ユーゴーは――ドライフ皇国の【高位操縦士】は――<マジンギア>のコクピットに乗り込みながらそう明かした。

「……ユーゴー」

「今はただ、レディの涙のために戦う一人のナイトに過ぎない。そうだろう、アルター王国の【聖騎士】ではない一人のナイトよ」

「……ああ」

またも少女マンガかタカラヅカのような雰囲気を纏い、芝居がかった台詞で述べられるユーゴーの言葉に……俺は首肯する。

王国と皇国は戦争をした。

現在は一時停戦中だが、数ヶ月もすればまた戦火を交えると言われている。

仮想敵どころではない明確な敵。

けれどそんなことは今の俺達には関係がなく、あのとき泣いていた女性には関係なく、彼女の弟であり助ける対象でもある少年にも関係ない。

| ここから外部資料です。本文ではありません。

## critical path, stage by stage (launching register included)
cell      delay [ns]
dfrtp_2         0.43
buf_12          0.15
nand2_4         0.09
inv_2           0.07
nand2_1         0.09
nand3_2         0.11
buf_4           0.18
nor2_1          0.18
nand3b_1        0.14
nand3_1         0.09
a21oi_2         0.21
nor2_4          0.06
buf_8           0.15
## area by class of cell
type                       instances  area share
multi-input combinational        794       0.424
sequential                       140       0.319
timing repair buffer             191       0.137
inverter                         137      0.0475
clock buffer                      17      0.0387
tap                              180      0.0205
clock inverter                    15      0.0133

俺達が今すべきことと俺達の立ち位置は一切関係がない。

俺は俺として、ユーゴーはユーゴーとして、一個人としてこのクエストに立ち向かうのだから。

『往くか?』

「応」

俺はユーゴーの操縦する<マジンギア>が伸ばした手に飛び乗った。

反対側の手には早々にキューコが乗っていた。

俺達を両手に抱え、ユーゴーの<マジンギア>は立ち上がる。

『<亜竜級マジンギア>、【マーシャルⅡ】……出撃!』

そして<マジンギア>――【マーシャルⅡ】は山の向こうへ、俺達の目的地へ向けて――駆け出した。